Get started

The Safe-Text API provides programmatic access to clean short and long texts. It is probably world most complete text-cleaner API! Providing very fast and accurate results (based on machine learning and expert made algorithms)

To use this API, you need an API key via the RapidAPI platform and through our API on Safe-Text . Please contact us by email for any help.

Note that Safe-Text API is a gigantic wrapper on top of other bright solutions; We have glued many other bright libraries to work in one single API. It is a complex solution technically as many technologies (Python, Rust, Wasm, Node ...) are all working together in one single API call.

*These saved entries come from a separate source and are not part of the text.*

File: src/rtl/pa_core_flowctrl_pkg.sv
// Shared encodings for the pipeline flow controller.
package pa_core_flowctrl_pkg;

  localparam int DATA_BUS_WIDTH = 32;

  typedef enum logic [1:0] {
    ST_RUN   = 2'd0,
    ST_PEND  = 2'd1,
    ST_FLUSH = 2'd2
  } state_t;

  typedef enum logic [1:0] {
    PK_NONE   = 2'd0,
    PK_TRAP   = 2'd1,
    PK_BRANCH = 2'd2
  } pend_kind_t;

  // Winner of the redirect priority select for the current cycle.
  typedef enum logic [1:0] {
    SEL_NONE   = 2'd0,
    SEL_RESET  = 2'd1,
    SEL_TRAP   = 2'd2,
    SEL_BRANCH = 2'd3
  } sel_t;

endpackage

File: src/rtl/pa_core_redirect_arb.sv
// Priority select among soft reset, trap (pending or live) and branch (pending or live).
module pa_core_redirect_arb
  import pa_core_flowctrl_pkg::*;
#(
  parameter int DATA_W = DATA_BUS_WIDTH
) (
  input  logic              soft_reset,
  input  logic              trap_req,
  input  logic [DATA_W-1:0] trap_addr,
  input  logic              branch_req,
  input  logic              branch_en,
  input  logic [DATA_W-1:0] branch_addr,
  input  logic [1:0]        pend_kind,
  input  logic [DATA_W-1:0] pend_addr,
  output logic [1:0]        sel,
  output logic [DATA_W-1:0] sel_addr
);

  // A latched entry wins over a live request of the same kind, so a held
  // trap is acked once and the first latched branch is kept.
  always_comb begin
    sel      = SEL_NONE;
    sel_addr = '0;
    if (soft_reset) begin
      sel = SEL_RESET;
    end else if (pend_kind == PK_TRAP) begin
      sel      = SEL_TRAP;
      sel_addr = pend_addr;
    end else if (trap_req) begin
      sel      = SEL_TRAP;
      sel_addr = trap_addr;
    end else if (pend_kind == PK_BRANCH) begin
      sel      = SEL_BRANCH;
      sel_addr = pend_addr;
    end else if (branch_req && branch_en) begin
      sel      = SEL_BRANCH;
      sel_addr = branch_addr;
    end
  end

endmodule

File: src/rtl/pa_core_flowctrl.sv
// Flow controller: arbitrates redirects, defers them across stalls and
// drives PC generator controls plus the IF/ID flush window.
module pa_core_flowctrl
  import pa_core_flowctrl_pkg::*;
#(
  parameter int DATA_W       = DATA_BUS_WIDTH,
  parameter int FLUSH_CYCLES = 2
) (
  input  logic              clk_i,
  input  logic              rst_n_i,
  input  logic              soft_reset_req_i,
  input  logic              trap_req_i,
  input  logic [DATA_W-1:0] trap_addr_i,
  input  logic              branch_req_i,
  input  logic [DATA_W-1:0] branch_addr_i,
  input  logic              mem_stall_i,
  input  logic              muldiv_busy_i,
  output logic              reset_flag_o,
  output logic              jump_flag_o,
  output logic [DATA_W-1:0] jump_addr_o,
  output logic              hold_flag_o,
  output logic              flush_o,
  output logic              trap_ack_o
);

  localparam int CNT_W = $clog2(FLUSH_CYCLES + 1);

  state_t            state_q, state_d;
  pend_kind_t        pend_kind_q, pend_kind_d;
  logic [DATA_W-1:0] pend_addr_q, pend_addr_d;
  logic [CNT_W-1:0]  cnt_q, cnt_d;
  logic              stall;
  logic              issue;
  logic [1:0]        sel;
  logic [DATA_W-1:0] sel_addr;

  assign stall       = mem_stall_i | muldiv_busy_i;
  assign hold_flag_o = stall;

  // Branches seen during the flush window come from wrong-path instructions.
  pa_core_redirect_arb #(
    .DATA_W(DATA_W)
  ) u_arb (
    .soft_reset (soft_reset_req_i),
    .trap_req   (trap_req_i),
    .trap_addr  (trap_addr_i),
    .branch_req (branch_req_i),
    .branch_en  (state_q != ST_FLUSH),
    .branch_addr(branch_addr_i),
    .pend_kind  (pend_kind_q),
    .pend_addr  (pend_addr_q),
    .sel        (sel),
    .sel_addr   (sel_addr)
  );

  always_ff @(posedge clk_i or negedge rst_n_i) begin
    if (!rst_n_i) begin
      state_q     <= ST_RUN;
      pend_kind_q <= PK_NONE;
      pend_addr_q <= '0;
      cnt_q       <= '0;
    end else begin
      state_q     <= state_d;
      pend_kind_q <= pend_kind_d;
      pend_addr_q <= pend_addr_d;
      cnt_q       <= cnt_d;
    end
  end

  always_comb begin
    state_d      = state_q;
    pend_kind_d  = pend_kind_q;
    pend_addr_d  = pend_addr_q;
    cnt_d        = cnt_q;
    reset_flag_o = 1'b0;
    jump_flag_o  = 1'b0;
    jump_addr_o  = '0;
    trap_ack_o   = 1'b0;
    issue        = 1'b0;

    // Outputs are gated by reset so nothing is issued while it is asserted.
    if (rst_n_i) begin
      case (sel)
        SEL_RESET: begin
          reset_flag_o = 1'b1;
          issue        = 1'b1;
        end
        SEL_TRAP, SEL_BRANCH: begin
          if (!stall) begin
            jump_flag_o = 1'b1;
            jump_addr_o = sel_addr;
            trap_ack_o  = (sel == SEL_TRAP);
            issue       = 1'b1;
          end else begin
            pend_kind_d = (sel == SEL_TRAP) ? PK_TRAP : PK_BRANCH;
            pend_addr_d = sel_addr;
          end
        end
        default: ;
      endcase
    end

    // cnt_q counts the FLUSH-state cycles left; the issue cycle flushes too.
    if (issue) begin
      pend_kind_d = PK_NONE;
      cnt_d       = CNT_W'(FLUSH_CYCLES - 1);
      state_d     = (FLUSH_CYCLES > 1) ? ST_FLUSH : ST_RUN;
    end else if (state_q == ST_FLUSH) begin
      cnt_d = cnt_q - CNT_W'(1);
      if (cnt_q <= CNT_W'(1)) begin
        state_d = (pend_kind_d != PK_NONE) ? ST_PEND : ST_RUN;
      end
    end else begin
      state_d = (pend_kind_d != PK_NONE) ? ST_PEND : ST_RUN;
    end

    flush_o = issue | (state_q == ST_FLUSH);
  end

endmodule
File: config.mk
export PLATFORM = sky130hd
export DESIGN_NAME = pa_core_flowctrl
export DESIGN_NICKNAME = d
export VERILOG_FILES = /design/src/rtl/pa_core_flowctrl_pkg.sv /design/src/rtl/pa_core_redirect_arb.sv /design/src/rtl/pa_core_flowctrl.sv
export SDC_FILE = /design/constraint.sdc
export NUM_CORES = 1
export LEC_CHECK = 0
export ABC_AREA = 1
export CAP_MARGIN = 20
export CORE_MARGIN = 2
export CORE_UTILIZATION = 40
export DETAILED_ROUTE_END_ITERATION = 10
export HOLD_SLACK_MARGIN = 0.06
export PLACE_DENSITY = 0.71
export SYNTH_ARGS = -nofsm -noshare
export SYNTH_HDL_FRONTEND = slang
export SYNTH_HIERARCHICAL = 1
export SYNTH_SLANG_ARGS = --single-unit
File: constraint.sdc
create_clock -name clk_i -period 5.8 [get_ports clk_i]
set_input_delay 1.16 -clock clk_i [delete_from_list [all_inputs] [get_ports clk_i]]
set_output_delay 1.16 -clock clk_i [all_outputs]
set_load 0.05 [all_outputs]
==> flow_summary.json, run 1 <==
{
  "status": "complete, no violations",
  "gp_congestion": 0.848,
  "fp.dieH_um": 93.2,
  "final_cells": 720,
  "start_util_pct": 41.2,
  "final_hold_viol_count": 0,
  "port_buffers": 107,
  "cts_tree": "yes",
  "power.density_nw_per_um2": 228,
  "avgSynthCellArea_um2": 5.97,
  "ys_types": 25,
  "hold_slack_ps": 506,
  "clockRootBuffer": "clkbuf_8",
  "die_x_um": 93.2,
  "dieArea_um2": 8680,
  "cp-start-kind": "input port",
  "clock_skew_ps": 4.41,
  "n_antenna_cell": 0,
  "grt-ovfl-total": 0,
  "synth.mux.area_fraction_pct": 0,
  "layout.nets": 689,
  "num_io_pins": 108,
  "final_cell_mix": "120 x nor2_1, 118 x nand2_1, 105 x clkdlybuf4s50_1, 80 x inv_1, 38 x dfrtp_1",
  "worst_slew_pin_slew_ps": 964,
  "finalCritPeriodShare_pct": 90.6,
  "dr.pass1.iters": 4,
  "drtIter0Drc": 223,
  "ctsResizeCount": 0,
  "cp.arrival_ps": 4100,
  "ys_seq_area_share_pct": 29.9,
  "drv_cap": 0,
  "synthTopCellsByArea": "dfrtp_1 30%, nor2_1 14%, nand2_1 14%, inv_1 9.4%, nand3_1 5.5%",
  "yosys.area_share.simple_pct": 35.9,
  "total_power_uw": 986,
  "cp.required_ps": 4640,
  "end_kind": "output port",
  "ys_seq_elements": 38,
  "final_common_cell": "nor2_1",
  "ir_drop_uv": 130,
  "cts_inserted_buffers": 5,
  "slew_headroom_pct": 35.5,
  "clock-sinks": 38,
  "htreeDepth": 2,
  "postCtsSetupRepairBufs": 0,
  "wire_per_inst_um": 12.7,
  "synthCells": 533,
  "wirelength_mm": 9.18,
  "drc": 0,
  "critPathKind": "input port to output port",
  "synth_top_family_by_area": "simple AND/OR/NAND/NOR gates",
  "critPathMaxFanout": 21,
  "hpwl_mm": 6.11,
  "clock_latency_ps": 290,
  "rsz0062_at_grt": "no",
  "power_leakage_uw": 0.00202,
  "netlist.area_leader.share_pct": 29.9,
  "fmax_ghz": 0.190,
  "grt_pass1_vias": 3240,
  "setup_viol": 0,
  "maxSlewViolCount": 0,
  "num_rows": 32,
  "synth_area_leader_cell": "dfrtp_1",
  "ant_nets": 0,
  "yosysWarnings": 6,
  "synth-xor-area-share_pct": 0,
  "vias_per_cell": 4.88,
  "grt_pass1_wl_mm": 15.3,
  "dp_cells": 712,
  "grt_use_total_pct": 21.5,
  "synth_compound_area_share_pct": 18.0,
  "vias": 3513,
  "drive_above_1_share_pct": 6.47,
  "syn_nets": 605,
  "clockBufferDepth": 2,
  "coreArea_um2": 7730,
  "postCtsHoldBufs": 0,
  "grt_start_max_net_pins": 67,
  "path_clk_slew_ps": 70,
  "syn_area_um2": 3180,
  "tns_ps": 0,
  "synth_fa_ha_area_share_pct": 0.393,
  "period_needed_ps": 5260,
  "hold_path_class": "register to register",
  "antenna_found_initial": 0,
  "synthToLayoutAreaGrowth_pct": 35.8
}
-- per-stage QoR --
step                      setup slack, ps  util, %  area (um^2)
after CTS                             516     55.9         4320
after global placement                643     54.7         4230
final                                 543     55.9         4320
after global routing                  222     55.9         4320
after floorplan                      2040        -         3180
after detailed placement              520     54.7         4230
-- where the power goes --
group / switching [uW] / internal (uW) / leakage [uW]
logic: 253 / 163 / 0.00147
clock network: 95.4 / 96.0 / 0.0000482
registers: 51.0 / 328 / 0.000499
-- cell type report --
| class | instances | area (um^2) |
|---|---|---|
| clock buffer | 7 | 86.3 |
| clock inverter | 1 | 5.00 |
| fill | 768 | 3410 |
| inverter | 84 | 315 |
| multi-input combinational | 377 | 1730 |
| sequential | 38 | 951 |
| tap | 102 | 128 |
| timing repair buffer | 111 | 1110 |
-- flip-flops by register name (all words and copies together) (netlist names) --
register	cells
pend_addr_q	32
pend_kind_q	2
state_q	2
cnt_q	2
-- cells by family (layout without fill, tap and decap cells) --
logic type                 after synthesis  count (layout)
AOI/OAI and AO/OA                       93              93
buffers and inverters                  118             203
adders and majority gates                1               1
and+or+nand+nor                        283             283
DFF                                     38              38
-- metal layers --
| layer | up-vias | wire length (um) | track usage, % | share of wire (%) |
|---|---|---|---|---|
| li1 | 1814 | - | - | - |
| met1 | 1567 | 4130 | 28.8 | 45 |
| met2 | 125 | 4380 | 36.5 | 48 |
| met3 | 7 | 553 | 3.06 | 6.0 |
| met4 | 0 | 113 | 5.39 | 1.2 |
| met5 | - | 0 | 0 | 0 |
-- cells in the mapped netlist --
library cell,count
o211ai_1,21
o21ai_0,17
a21oi_2,2
a21oi_1,22
nand3_1,35
o21ai_1,18
buf_2,15
nand2_4,2
nand4_1,1
buf_1,2
a31oi_1,1
nand3_2,1
buf_8,1
dfrtp_1,38
nand2_1,118
o21ai_2,12
buf_6,4
clkbuf_1,12
or2_2,1
nand2_2,3
nor2_2,1
inv_2,4
inv_1,80
nor2_1,121
ha_1,1
-- path summary, 6_finish.rpt --
| check | cells past startpoint | slack (ps) | startpoint | endpoint |
|---|---|---|---|---|
| worst max-delay path | 10 | 540 | branch_req_i | jump_addr_o[9] |
| worst min-delay path | 1 | 510 | cnt_q[0]$_DFFE_PN0P_ | cnt_q[0]$_DFFE_PN0P_ |
| max in group asynchronous | 2 | 4440 | rst_n_i | pend_addr_q[31]$_DFFE_PN0P_ |
| min in group asynchronous | 2 | 980 | rst_n_i | pend_addr_q[7]$_DFFE_PN0P_ |
| worst max register to register | 12 | 2760 | pend_kind_q[0]$_DFF_PN0_ | state_q[0]$_DFFE_PN0P_ |
| worst min register to register | 1 | 510 | cnt_q[0]$_DFFE_PN0P_ | cnt_q[0]$_DFFE_PN0P_ |
-- worst max-delay path, stage by stage --
cell and delay [ps]:
clkdlybuf4s50_1 730, nand2_1 150, inv_1 110, nand2_1 470, nor2_1 270, nor2_1 70
nor2_1 120, inv_1 70, nor2_1 120, clkdlybuf4s50_1 820
No activity file was read; power rests on OpenSTA's default activity.
==> inputs of run 2 (changes only) <==
CORE_MARGIN = unset   (was 2)
GPL_TIMING_DRIVEN = 0   (was unset)
==> run 2 against run 1 <==
Sequential power is essentially flat; sequential cell count is the same; final area grew 5.0%; via count grew 4.9%; final cell count grew 4.3%.
==> flow_summary.json, run 2 (same netlist as run 1, synthesis figures left out) <==
{
  "status": "complete, no violations",
  "num_io_pins": 108,
  "vias": 3684,
  "period_needed_ps": 4970,
  "clockRootBuffer": "clkbuf_8",
  "grt_pass1_vias": 3462,
  "seq_area_um2": 951,
  "power_frac_comb_pct": 40.6,
  "cts_inserted_buffers": 5,
  "wirelength_mm": 9.89,
  "switching_share_pct": 37.5,
  "layout.nets": 720,
  "clock_skew_ps": 7.07,
  "worst_slew_pin_slew_ps": 587,
  "vias_per_cell": 4.91,
  "final_hold_viol_count": 0,
  "clockBufferDepth": 2,
  "postCtsHoldBufs": 0,
  "rsz0062_at_grt": "no",
  "tns_ps": 0,
  "total_power_uw": 1100,
  "hold_path_class": "register to register",
  "port_buffers": 107,
  "dieArea_um2": 8310,
  "finalCoreUtilization_pct": 58.7,
  "gp_congestion": 0.836,
  "n_antenna_cell": 0,
  "num_rows": 32,
  "grt_pass1_wl_mm": 16.2,
  "path_clk_slew_ps": 70,
  "power_leakage_uw": 0.00213,
  "num-fill-cells": 753,
  "largest_reg_flops": 32,
  "ant_nets": 0,
  "ctsResizeCount": 0,
  "htreeDepth": 2,
  "critPathKind": "input port to output port",
  "wire_per_inst_um": 13.2,
  "switching_power_uw": 413,
  "drc": 0,
  "top_register": "pend_addr_q",
  "finalCritPeriodShare_pct": 85.7,
  "die_x_um": 91.2,
  "drtIter0Drc": 216,
  "slew_headroom_pct": 60.8,
  "grt_start_max_net_pins": 41,
  "coreArea_um2": 7730,
  "dr.pass1.iters": 5,
  "clkPwrFrac_pct": 25.3,
  "critPathMaxFanout": 10,
  "cp.required_ps": 4640,
  "synthToLayoutAreaGrowth_pct": 42.6,
  "postCtsSetupRepairBufs": 0,
  "final_common_cell": "nor2_1",
  "drv_cap": 0,
  "fp.dieH_um": 91.2,
  "multi_input_area_um2": 1730,
  "fmax_ghz": 0.201,
  "start_util_pct": 41.2,
  "grt_use_total_pct": 24.2,
  "place_ws_ps": 864,
  "p_int_uw": 690,
  "clock-sinks": 38,
  "setup_slack_ps": 830,
  "p_seq_share_pct": 34.1,
  "clock_latency_ps": 290,
  "hpwl_mm": 7.17,
  "ir_drop_uv": 145,
  "hold_slack_ps": 497,
  "antenna_found_initial": 0,
  "maxSlewViolCount": 0,
  "cp.arrival_ps": 3810,
  "final_cell_mix": "121 x nor2_1, 118 x nand2_1, 106 x clkdlybuf4s50_1, 80 x inv_1, 38 x dfrtp_1",
  "drive_above_1_share_pct": 8.63,
  "cp-start-kind": "input port",
  "end_kind": "output port",
  "cts_tree": "yes",
  "power.density_nw_per_um2": 243,
  "grt-ovfl-total": 0,
  "setup_viol": 0
}
run 2: changes by cell type in the layout (fill, tap and decap cells not counted), sizes merged:
| cell | before | now |
|---|---|---|
| clkdlybuf4s50 | 105 | 106 |
| clkbuf | 7 | 18 |
| bufinv | 0 | 2 |
| buf | 6 | 24 |
| clkinv | 1 | 0 |
run 2: worst max-delay path: stages:
cell and delay [ps]:
clkdlybuf4s50_1 570, nor2_2 100, buf_2 210, a31oi_1 210, nand2_1 90, inv_2 110
nand2_4 110, buf_2 220, nor2_1 180, clkdlybuf4s50_1 830
run 2: path summary, 6_finish.rpt:
path / start / to / slack, ps / cells after the start
max: trap_req_i / jump_addr_o[27] / 830 / 10
min: cnt_q[1]$_DFFE_PN0P_ / cnt_q[1]$_DFFE_PN0P_ / 500 / 2
max reg2reg: pend_kind_q[0]$_DFF_PN0_ / pend_addr_q[12]$_DFFE_PN0P_ / 3550 / 10
min reg2reg: cnt_q[1]$_DFFE_PN0P_ / cnt_q[1]$_DFFE_PN0P_ / 500 / 2
max in group asynchronous: rst_n_i / cnt_q[0]$_DFFE_PN0P_ / 4770 / 2
min in group asynchronous: rst_n_i / pend_addr_q[17]$_DFFE_PN0P_ / 830 / 2
run 2: routing by layer:
layer	part of all wire (%)	vias up	GRT usage [%]
met5	0	-	0
met4	1.4	0	7.41
met3	8.1	10	4.52
met2	49	161	41.0
met1	42	1631	31.3
li1	-	1882	-
run 2: area by class of cell:
class                      instances  area share [%]
timing repair buffer             108            23.9
inverter                          84            6.95
tap                              102            2.81
multi-input combinational        377            38.1
buffer                            34            4.14
clock buffer                       6            1.82
sequential                        38            21.0
clock inverter                     2            1.32
run 2: power by group through the flow:
stage | Clock [uW] | Sequential, uW | Combinational, uW
6_report | 279 | 376 | 448
5_1_grt | 296 | 384 | 504
4_1_cts | 284 | 375 | 447
3_5_place_dp | 0 | 379 | 444
3_3_place_gp | 0 | 375 | 430
2_1_floorplan | 0 | 368 | 306
run 2: metrics by stage:
| step | instance area (um^2) | std cells |
|---|---|---|
| finish | 4540 | 751 |
| detailed placement | 4390 | 743 |
| global route | 4540 | 751 |
| CTS | 4540 | 751 |
| floorplan | 3180 | 533 |
| global placement | 4380 | 742 |
==> inputs of run 3 (changes only) <==
SLEW_MARGIN = 20   (was unset)
==> run 3 against run 2 <==
Setup slack better by 1.8 ps; combinational power hardly changed; hold slack better by 1.9 ps; final area is 0.17% higher; sequential cell count stayed put; via count is 0.30% lower; first-iteration DRC count is 7.4% lower; sequential share of layout area hardly changed; largest cell class unchanged.
==> flow_summary.json, run 3 (same netlist as run 1, synthesis figures left out) <==
{
  "worst_slew_pin_slew_ps": 560,
  "ant_nets": 0,
  "grt_use_total_pct": 24.5,
  "coreArea_um2": 7730,
  "ir_drop_uv": 115,
  "hold_start": "cnt_q[1]$_DFFE_PN0P_",
  "postCtsSetupRepairBufs": 0,
  "num_rows": 32,
  "dieArea_um2": 8310,
  "final_hold_viol_count": 0,
  "cp.required_ps": 4640,
  "clock_skew_ps": 4.67,
  "htreeDepth": 2,
  "ctsResizeCount": 0,
  "critPathMaxFanout": 10,
  "reg2reg_from": "pend_kind_q[0]$_DFF_PN0_",
  "period_needed_ps": 4970,
  "postCtsHoldBufs": 0,
  "synthToLayoutAreaGrowth_pct": 42.9,
  "grt-ovfl-total": 0,
  "die_x_um": 91.2,
  "total_power_uw": 1100,
  "setup_viol": 0,
  "end_kind": "output port",
  "top_register": "pend_addr_q",
  "maxSlewViolCount": 0,
  "hold_path_class": "register to register",
  "cts_inserted_buffers": 5,
  "grt_pass1_vias": 3530,
  "clock_latency_ps": 290,
  "rsz0062_at_grt": "no",
  "cts_tree": "yes",
  "cp.arrival_ps": 3810,
  "wire_per_inst_um": 13.1,
  "grt_start_max_net_pins": 23,
  "grt_pass1_wl_mm": 16.4,
  "fmax_ghz": 0.201,
  "final_cells": 751,
  "start_util_pct": 41.2,
  "final_common_cell": "nor2_1",
  "slew_headroom_pct": 62.7,
  "worstSetupStartpoint": "trap_req_i",
  "critPathKind": "input port to output port",
  "setup_slack_ps": 832,
  "vias_per_cell": 4.89,
  "wirelength_mm": 9.84,
  "fp.dieH_um": 91.2,
  "clockRootBuffer": "clkbuf_8",
  "port_buffers": 107,
  "antenna_found_initial": 0,
  "power.density_nw_per_um2": 242,
  "n_antenna_cell": 0,
  "cp-start-kind": "input port",
  "hpwl_mm": 7.26,
  "dr.pass1.iters": 5,
  "status": "complete, no violations",
  "layout.nets": 720,
  "clockBufferDepth": 2,
  "drc": 0,
  "place_ws_ps": 850,
  "dp_cells": 743,
  "drtIter0Drc": 200,
  "power_leakage_uw": 0.00213,
  "drv_cap": 0,
  "final_cell_mix": "121 x nor2_1, 118 x nand2_1, 106 x clkdlybuf4s50_1, 80 x inv_1, 38 x dfrtp_1",
  "num_io_pins": 108,
  "path_clk_slew_ps": 70,
  "vias": 3673,
  "drive_above_1_share_pct": 8.63,
  "gp_congestion": 0.836,
  "largest_reg_flops": 32,
  "finalCritPeriodShare_pct": 85.7,
  "clock-sinks": 38
}
## run 3: cell counts in the layout (fill, tap and decap cells not counted)
No cell type changed its count.
## run 3: critical path: stages
cell and delay [ps]:
clkdlybuf4s50_1 580, nor2_2 110, buf_2 210, a31oi_1 210, nand2_1 90, inv_2 120, nand2_4 100, buf_2 210
nor2_1 170, clkdlybuf4s50_1 830
## run 3: report_power, final
| group | switching, uW | internal [uW] | leakage (uW) |
|---|---|---|---|
| combinational | 269 | 179 | 0.00156 |
| sequential | 47.9 | 328 | 0.000499 |
| clock | 93.9 | 183 | 0.0000714 |
| total | 411 | 690 | 0.00213 |
## run 3: through the flow
| step | instance area, um^2 | util, % | setup TNS, ps | hold WS [ps] |
|---|---|---|---|---|
| after floorplan | 3180 | - | 0 | 453 |
| after global routing | 4540 | 58.8 | 0 | 521 |
| after global placement | 4380 | 56.7 | -6.67 | 472 |
| after detailed placement | 4400 | 57.0 | 0 | 483 |
| final | 4540 | 58.8 | 0 | 499 |
| after CTS | 4540 | 58.8 | 0 | 503 |
## run 3: path summary, 6_finish.rpt
check,end,slack (ps),cells past startpoint
setup / recovery,jump_addr_o[30],830,10
hold / removal,cnt_q[1]$_DFFE_PN0P_,500,2
setup reg to reg,pend_addr_q[12]$_DFFE_PN0P_,3560,9
hold reg to reg,cnt_q[1]$_DFFE_PN0P_,500,2
max in group asynchronous,pend_addr_q[12]$_DFFE_PN0P_,4490,2
min in group asynchronous,state_q[0]$_DFFE_PN0P_,830,1
## run 3: metal layers
| layer | vias to the layer above | wire length, um | track usage, % |
|---|---|---|---|
| met5 | - | 0 | 0 |
| met4 | 0 | 170 | 8.60 |
| met3 | 15 | 764 | 4.19 |
| met2 | 153 | 4660 | 41.0 |
| met1 | 1629 | 4240 | 31.9 |
| li1 | 1876 | - | - |
## run 3: cell type report
type | instances | area, um^2
fill | 742 | 3180
multi-input combinational | 377 | 1730
timing repair buffer | 108 | 1090
sequential | 38 | 951
inverter | 84 | 315
buffer | 34 | 188
tap | 102 | 128
clock buffer | 6 | 82.6
clock inverter | 2 | 60.1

Note that Safe-Text updates its models regularly to improve accuracy.

Cleansing API

Use the Cleansing API to make cleansings operations for supported languages :
/api/meta To get current information about the API
/api/clean_text?text=hello%20world&models=Punctuate' To run the 'Punctuate' model

Supported languages: en

Note: All models are optional so you can choose all or some of them.
The order of execution is always the same though (at least in the current version). Play with swagger API 🔗

          
            # Here is a curl example
            # '\' is specific to posix shells (replace with ^ for Windows)
            # Out input here is 'some emojis are funny (ง'⌣')ง but not all of them'

            curl -X 'GET'   'http://localhost:3000/api/clean_text?text=some%20emojis%20are%20funny%20(%C3%A0%C2%B8%E2%80%A1'\''%C3%A2%C5%92%C2%A3'\'')%C3%A0%C2%B8%E2%80%A1%20but%20not%20all%20of%20them&models=FixMojibak,Punctuate' \
              -H 'accept: application/json'
          
        

          
            Result example :

            {
              "call_response": {
                "models_applied": [
                  "FixMojibak",
                  "Punctuate"
                ],
                "input": {
                  "text": "some emojis are funny (ง'⌣')ง but not all of them"
                },
                "result": {
                  "clean": "some emojis are funny (v')')v, but not all of them.",
                  "stripped": "some emojis are funny (v')')v, but not all of them."
                },
                "input_hash": "cb5eeea278c1466a527a440b7b18bb8f40670972"
              },
              "call_id": "DfWNbaVFv2",
              "api_name": "cleanText",
              "api_version": "0.0.1",
              "call_time": "2023-05-13T09:14:26.120Z"
            }
          
        

Cleansing query parameters

Field Type Description
text string The text to be cleand
models Subset of ["FixHTML", "Linkify", "FixMojibak", "Punctuate", "Decancer", "BadWords", "StripTags", "DetectLanguage"] Models to apply

Models

  • FixHTML
  • We use Tidy HTML for correcting invalid HyperText Markup Language, detecting potential web accessibility errors and for improving the layout and indent style of the resulting markup.

  • DOMPurify
  • DOMPurify sanitizes HTML and prevents XSS attacks.

  • Linkify
  • Linkify finds links in plain-text and converting them to HTML <a> tags.

  • FixMojibak
  • We use ftfy under the hood. ftfy fixes Unicode that’s broken in various ways. The goal of ftfy is to take in bad Unicode and output good Unicode, for use in your Unicode-aware code.

  • Punctuate
  • Punctuate is another intelligent ML model to fix punctuation in English texts.

  • Decancer
  • Decancer removes common unicode confusables/homoglyphs from strings.

  • BadWords
  • Remove bad (profanity) english words.

  • StripTags
  • Completely strip XML/HTML tags from text.

  • DetectLanguage
  • Detect the language of the text.


Errors

Error code Meaning
404 Endpoint not found error: Wrong route
400 Validation error: Wrong parameters (see above)
502 Bad gateway: Server is completely out of service